ASX Resets Record On China Progress; Monash IVF Recovers

australian financial review
11 Jun

The Australian sharemarket climbed to a fresh intraday points record before paring gains on Wednesday after encouraging news from London where US and Chinese officials are seeking a trade truce.

The S&P/ASX 200 Index rose 4.9 points, or 0.1 per cent, to a fresh record close of 8592.1 after hitting a peak of 8639.1 in morning trading. Seven of the 11 sectors climbed, led by energy stocks and the big miners.

Investors tracked a rally on Wall Street that pushed the S&P 500 up 0.6 per cent as US Commerce Secretary Howard Lutnick said the second-day negotiations with China had gone well.

After the close of New York trading, both countries agreed to a preliminary plan to ease trade tensions between the world’s two largest economies, with officials agreeing on a framework on how to implement the consensus that had previously been reached in Geneva.

With little catalyst to drive the sharemarket much higher from here, investors are now awaiting key US inflation data tonight, the last key economic figures before next week’s Federal Reserve meeting.

On the ASX, Woodside Energy led oil stocks higher, rallying 1.9 per cent to $23.5. BHP Group climbed 1.5 per cent to $39.1 as iron ore inched higher in Singapore. Modest gains in ANZ and Westpac also buoyed the market, but Commonwealth Bank fell 0.3 per cent to $181.4 after earlier hitting a fresh record of $181.4.

Hugh Dive, chief investment officer at Atlas Funds Management said American investment managers keen to gain exposure to Australian domestic stocks, like Fisher Investments, which the Australian Financial Review last week reported has spent as much as $1 billion buying up Commonwealth Bank, were driving the ASX’s record high.
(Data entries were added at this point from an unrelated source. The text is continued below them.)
$ cat config.mk
export PLATFORM = sky130hd
export DESIGN_NAME = mux_skid_buffer
export DESIGN_NICKNAME = d
export VERILOG_FILES = /design/src/rtl/mux_pkg.sv /design/src/rtl/skid_slot.sv /design/src/rtl/mux_skid_buffer.sv
export SDC_FILE = /design/constraint.sdc
export NUM_CORES = 1
export LEC_CHECK = 0
export BUFFER_PORTS_ARGS = -buffer_cell sky130_fd_sc_hd__buf_2
export CAP_MARGIN = 20
export CORE_MARGIN = 1
export CORE_UTILIZATION = 30
export DETAILED_ROUTE_END_ITERATION = 12
export GPL_TIMING_DRIVEN = 0
export PLACE_DENSITY = 0.58
export SLEW_MARGIN = 20
export SYNTH_ARGS = -nofsm -noshare
export SYNTH_HDL_FRONTEND = slang
export SYNTH_SLANG_ARGS = --single-unit
export TNS_END_PERCENT = 20
$ cat constraint.sdc
create_clock -name clk -period 2.63 [get_ports clk]
set_input_delay 0.1315 -clock clk [delete_from_list [all_inputs] [get_ports clk]]
set_output_delay 0.1315 -clock clk [all_outputs]
set_load 0.02 [all_outputs]
$ cat src/rtl/mux_pkg.sv
// Shared definitions for the operand-mux skid buffer: state encoding,
// default widths and the highest legal source tag.
package mux_pkg;

    localparam int WIDTH   = 16;
    localparam int SRC_W   = 3;
    localparam int SRC_MAX = 4;

    typedef enum logic [1:0] {
        EMPTY = 2'd0,
        ONE   = 2'd1,
        FULL  = 2'd2
    } state_t;

endpackage

$ cat src/rtl/skid_slot.sv
// One storage entry of the skid buffer: a W-bit register with load enable
// and synchronous active-low reset.
module skid_slot #(
    parameter int W = 19
) (
    input  logic         clk,
    input  logic         reset_n,
    input  logic         load,
    input  logic [W-1:0] d,
    output logic [W-1:0] q
);

    always_ff @(posedge clk) begin
        if (!reset_n) begin
            q <= '0;
        end else if (load) begin
            q <= d;
        end
    end

endmodule

$ cat src/rtl/mux_skid_buffer.sv
// Two-entry skid buffer behind the 5:1 operand mux, storing {tag, data}.
// Define MUX_SKID_SRC_CHECK_EN to drop entries with tags above SRC_MAX and flag them.
module mux_skid_buffer #(
    parameter int WIDTH   = mux_pkg::WIDTH,
`ifdef MUX_SKID_SRC_CHECK_EN
    parameter int SRC_MAX = mux_pkg::SRC_MAX,
`endif
    parameter int SRC_W   = mux_pkg::SRC_W
) (
    input  logic             clk,
    input  logic             reset_n,
    input  logic             flush,
    input  logic [WIDTH-1:0] in_data,
    input  logic [SRC_W-1:0] in_src,
    input  logic             in_valid,
    output logic             in_ready,
    output logic [WIDTH-1:0] out_data,
    output logic [SRC_W-1:0] out_src,
    output logic             out_valid,
    input  logic             out_ready,
    output logic [1:0]       occupancy,
    output logic             src_err
);
    import mux_pkg::*;

    localparam int EW = WIDTH + SRC_W;

    // Handshakes: a transfer happens on a rising edge where valid and ready
    // are both high; while valid is high and ready low the payload is held.
    state_t          state;
    logic            accept;
    logic            drain;
    logic            take;
    logic            tag_ok;
    logic            load_main;
    logic            load_skid;
    logic [EW-1:0]   main_q;
    logic [EW-1:0]   skid_q;
    logic [EW-1:0]   main_d;

    assign in_ready  = (state != FULL);
    assign out_valid = (state != EMPTY);
    assign accept    = in_valid & in_ready;
    assign drain     = out_valid & out_ready;
    assign take      = accept & tag_ok;

`ifdef MUX_SKID_SRC_CHECK_EN
    logic err_q;

    assign tag_ok  = (int'(in_src) <= SRC_MAX);
    assign src_err = err_q;

    // Sticky until reset; flush deliberately leaves it alone.
    always_ff @(posedge clk) begin
        if (!reset_n) begin
            err_q <= 1'b0;
        end else if (accept && !tag_ok) begin
            err_q <= 1'b1;
        end
    end
`else
    assign tag_ok  = 1'b1;
    assign src_err = 1'b0;
`endif

    always_comb begin
        load_main = 1'b0;
        load_skid = 1'b0;
        if (!flush) begin
            unique case (state)
                EMPTY:   load_main = take;
                ONE: begin
                    load_main = take & drain;
                    load_skid = take & ~drain;
                end
                FULL:    load_main = drain;
                default: ;
            endcase
        end
    end

    // When FULL the only main load is the skid entry moving forward.
    assign main_d = (state == FULL) ? skid_q : {in_src, in_data};

    always_ff @(posedge clk) begin
        if (!reset_n) begin
            state     <= EMPTY;
            occupancy <= 2'd0;
        end else if (flush) begin
            state     <= EMPTY;
            occupancy <= 2'd0;
        end else begin
            unique case (state)
                EMPTY: begin
                    if (take) begin
                        state     <= ONE;
                        occupancy <= 2'd1;
                    end
                end
                ONE: begin
                    if (take && !drain) begin
                        state     <= FULL;
                        occupancy <= 2'd2;
                    end else if (drain && !take) begin
                        state     <= EMPTY;
                        occupancy <= 2'd0;
                    end
                end
                FULL: begin
                    if (drain) begin
                        state     <= ONE;
                        occupancy <= 2'd1;
                    end
                end
                default: begin
                    state     <= EMPTY;
                    occupancy <= 2'd0;
                end
            endcase
        end
    end

    skid_slot #(.W(EW)) u_main (
        .clk     (clk),
        .reset_n (reset_n),
        .load    (load_main),
        .d       (main_d),
        .q       (main_q)
    );

    skid_slot #(.W(EW)) u_skid (
        .clk     (clk),
        .reset_n (reset_n),
        .load    (load_skid),
        .d       ({in_src, in_data}),
        .q       (skid_q)
    );

    assign {out_src, out_data} = main_q;

endmodule

==> flow_summary.ini <==
[floorplan]
io_pins = 48
core-area_mm2 = 0.00599
die_area_mm2 = 0.00661
die_w_um = 81.3
dieHeight_um = 81.3
rows = 28
initial_utilization_pct = 31.5

[timing]
fin_crit_sh_pct = 90.6
period_needed_ns = 2.38
worst_pin_slew_ns = 0.719
slew_headroom_pct = 52.1
setup_slack_ns = 0.248
rsz0062_at_grt = no
finClkSkew_ns = 0.00924
fin_tns_setup_ns = 0
finalHoldViolCount = 0
fmax_mhz = 420
drv_slew = 0
setup_viol = 0

[place]
routabilityCongestion = 0.730
place_area_mm2 = 0.00221
place.port_buffers = 46
pre_cts_slack_ns = 0.209
hpwl_um = 3160

[logic_synthesis]
postSynthAreaPerCell_um2 = 9.48
synth_most_common_cell = dfxtp_1
yosys_warnings = 0
ys_ff_latch = 40
synth_top_area_share_pct = 42.4
async_reset_ff_share_pct = 0
synthTopCellsByArea = dfxtp_1, a211oi_1, mux2i_1
ys_top_cells_by_count = dfxtp_1, nand2_1, a211oi_1
synthesis.area_mm2 = 0.00189
synthDistinctLibCells = 27
synth_largest_area_cell = dfxtp_1
synth_edf_count = 0
yosysSeqAreaShare_pct = 42.4
syn_nets = 225
synth_cells = 199
synth_ff_type = dfxtp_1

[grt]
grt_pass1_wl_um = 7180
antenna_found_initial = 0
grt_overflow = 0
grt_pass1_vias = 1481
grt_usage_pct = 14.5
grt_max_degree = 14

[critical_path]
timing_worst_setup_path_type = reg2reg
crit_path_top_delay_cell = dfxtp_1
start_kind = flop
path_cells = buf_6 -> nand2b_1 -> buf_2 -> buf_4 -> and2_1 -> ha_1 -> mux2_4 -> buf_4 -> buf_6 -> a211oi_1 -> a211oi_2
cp-end-kind = flop
critPathMaxFanout = 10
arrival_ns = 2.54
cpPeakStageDelay_ns = 0.32
worstPathRequired_ns = 2.79

[worst_hold_path]
holdCritPathClass = in2reg

[drt]
drc = 0
via_per_inst = 4.80
ant_nets = 0
dr.pass1.iters = 4
drt-initial-drc-count = 50
finalWirelength_um = 4510
routedWlPerCell_um = 13.8
vias = 1569

[finish]
final_layout_size_suffix_gt1_share_pct = 32.9
utilization_pct = 38.5
areaGrowthSynthToFinish_pct = 22.2
fillCellCount = 617
n_antenna_cell = 0
fin_area_mm2 = 0.00231
fin_nets = 277

[clocking]
insertion_delay_ns = 0.30
htree_num_levels = 2
cts_buffers = 5
cts_tree = built
clock-sinks = 40
clockRootBuffer = clkbuf_8
clk_pin_slew_ns = 0.08
clockBufferDepth = 2
cts_hold_buf = 0

[power]
p_sw_share_pct = 27.3
power_frac_comb_pct = 15.7
irDropWorstVdd_v = 0.000215
switchingPower_w = 0.000348
p_clk_share_pct = 33.8
intPower_w = 0.000926
pwr_density_cell_mw_per_mm2 = 552
power.leakage_nw = 1.03
seqPwrFrac_pct = 50.5

[run]
cap_violations = 0

[run_status]
outcome = finished, final reports clean
what timing repair did:
action	in CTS	in global routing
setup endpoints to repair	0	10
buffers inserted	0	0
resized for setup	0	1
cell usage in the layout, fill, tap and decap left out, types with 2 or more instances in the layout:
cell type and count:
a21o_1 2, nor2_1 2, nand2b_1 4, and2_1 2
clkinvlp_4 2, ha_1 2, buf_2 52, clkbuf_8 6
mux2i_1 19, clkbuf_1 3, a211oi_2 10, inv_1 2
buf_6 4, a211oi_1 28, nand2_1 38, a21oi_1 20
buf_4 4, dfxtp_1 40
flip-flops by register name, summed over array words and instances, names as in the netlist:
signal,count
u_main.q,19
state,2
u_skid.q,19
through the flow:
stage,cells,hold slack (ns),power [W]
after floorplan,199,0.267,0.000790
after global placement,320,0.384,0.000857
after detailed placement,320,0.392,0.000860
after CTS,328,0.0694,0.00129
after global routing,327,0.0687,0.00133
final,327,0.0778,0.00127
per-layer routing:
metal / vias to the layer above / track usage (%) / part of all wire (%)
met4: 0 / 6.43 / 1.9
li1: 813 / - / -
met5: - / 0 / 0
met3: 7 / 3.15 / 4.3
met1: 721 / 18.4 / 47
met2: 28 / 23.5 / 47
layout make-up:
cell class	instances	area, um^2	area share (%)
Timing Repair Buffer	46	230	9.98
Buffer	20	143	6.19
Sequential cell	40	801	34.7
Clock buffer	6	82.6	3.58
Tap cell	75	93.8	4.07
Inverter	2	7.51	0.326
Clock inverter	2	15.0	0.651
Multi-Input combinational cell	136	933	40.5
worst max-delay path: cells and delay by family (launching register included):
family	cells	cell delay, ns
AO/OA/AOI/OAI	2	0.33
AND/OR/NAND/NOR	2	0.32
flip-flops	1	0.32
buffers and inverters	5	0.80
adder cells (fa/ha/maj)	1	0.20
multiplexers	1	0.27
final timing paths:
check	to	depth (start not counted)	slack, ns	from
max	u_main.q[0]	11	0.25	state[0]
min	u_skid.q[4]	3	0.08	in_data[4]
max reg2reg	u_main.q[0]	11	0.25	state[0]
min reg2reg	u_skid.q[13]	2	0.45	u_skid.q[13]
power groups by stage:
stage	combinational [W]	sequential, W	clock, W
6_report	0.000200	0.000644	0.000430
5_1_grt	0.000218	0.000647	0.000469
4_1_cts	0.000202	0.000644	0.000446
3_5_place_dp	0.000201	0.000659	0
3_3_place_gp	0.000199	0.000659	0
2_1_floorplan	0.000106	0.000684	0
logic make-up (layout without fill, tap and decap cells):
group	Yosys count	in the layout	synth area share (%)
buf+inv	23	76	8.09
flops	40	40	42.4
compound gates	61	61	24.3
other cells	1	1	0.199
mux	20	20	10.9
simple gates	52	52	12.7
fa+ha+maj	2	2	1.33
Note: power is estimated with default switching activity, not from simulation.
“I’m sure there’s a fair few of those US fund managers looking to get out of America and get exposure to some boring Australian domestic names, which has fuelled this blow up, even as fundies like myself have been selling CBA over the last few months,” Dive said.

“There’s lots of green going through the screen, but it feels like it’s getting harder and harder to rise each day because the ASX is already at such lofty levels.

“Most people are a bit concerned about the larger end of the market given the massive price to earnings expansion that we’ve seen in the last month – can it be sustained?”

Stocks in focus

In corporate news, Monash IVF rallied 11 per cent to 61¢ after plunging 28 per cent on Tuesday when the fertility giant’s management revealed an embryo mix-up at its Melbourne laboratory – the second bungle that the company has been forced to disclose in three months.

Johns Lyng Group rocketed 17.7 per cent to $3 after confirming reports in The Australian Financial Review’s Street Talk column of a non-binding indicative offer proposal from Pacific Equity Partners.

Buy now, pay later giant Zip jumped 15.5 per cent to $2.7 after upgrading its earnings guidance.

New Zealand-based building materials group Fletcher Building jumped 10 per cent to $3.1 after revealing that it had received “ongoing inbound inquiries” from parties interested in its businesses, including the construction division.

Qantas declined 1.3 per cent to $10.5 despite announcing plans to close Jetstar Asia, the Singapore-based budget airline it launched more than two decades ago to capture a lucrative Asian market.

Mortgage insurer Helia rose 0.8 per cent to $5.3 after announcing that chief executive and managing director Pauline Blight-Johnston would stand down after more than five years in the role.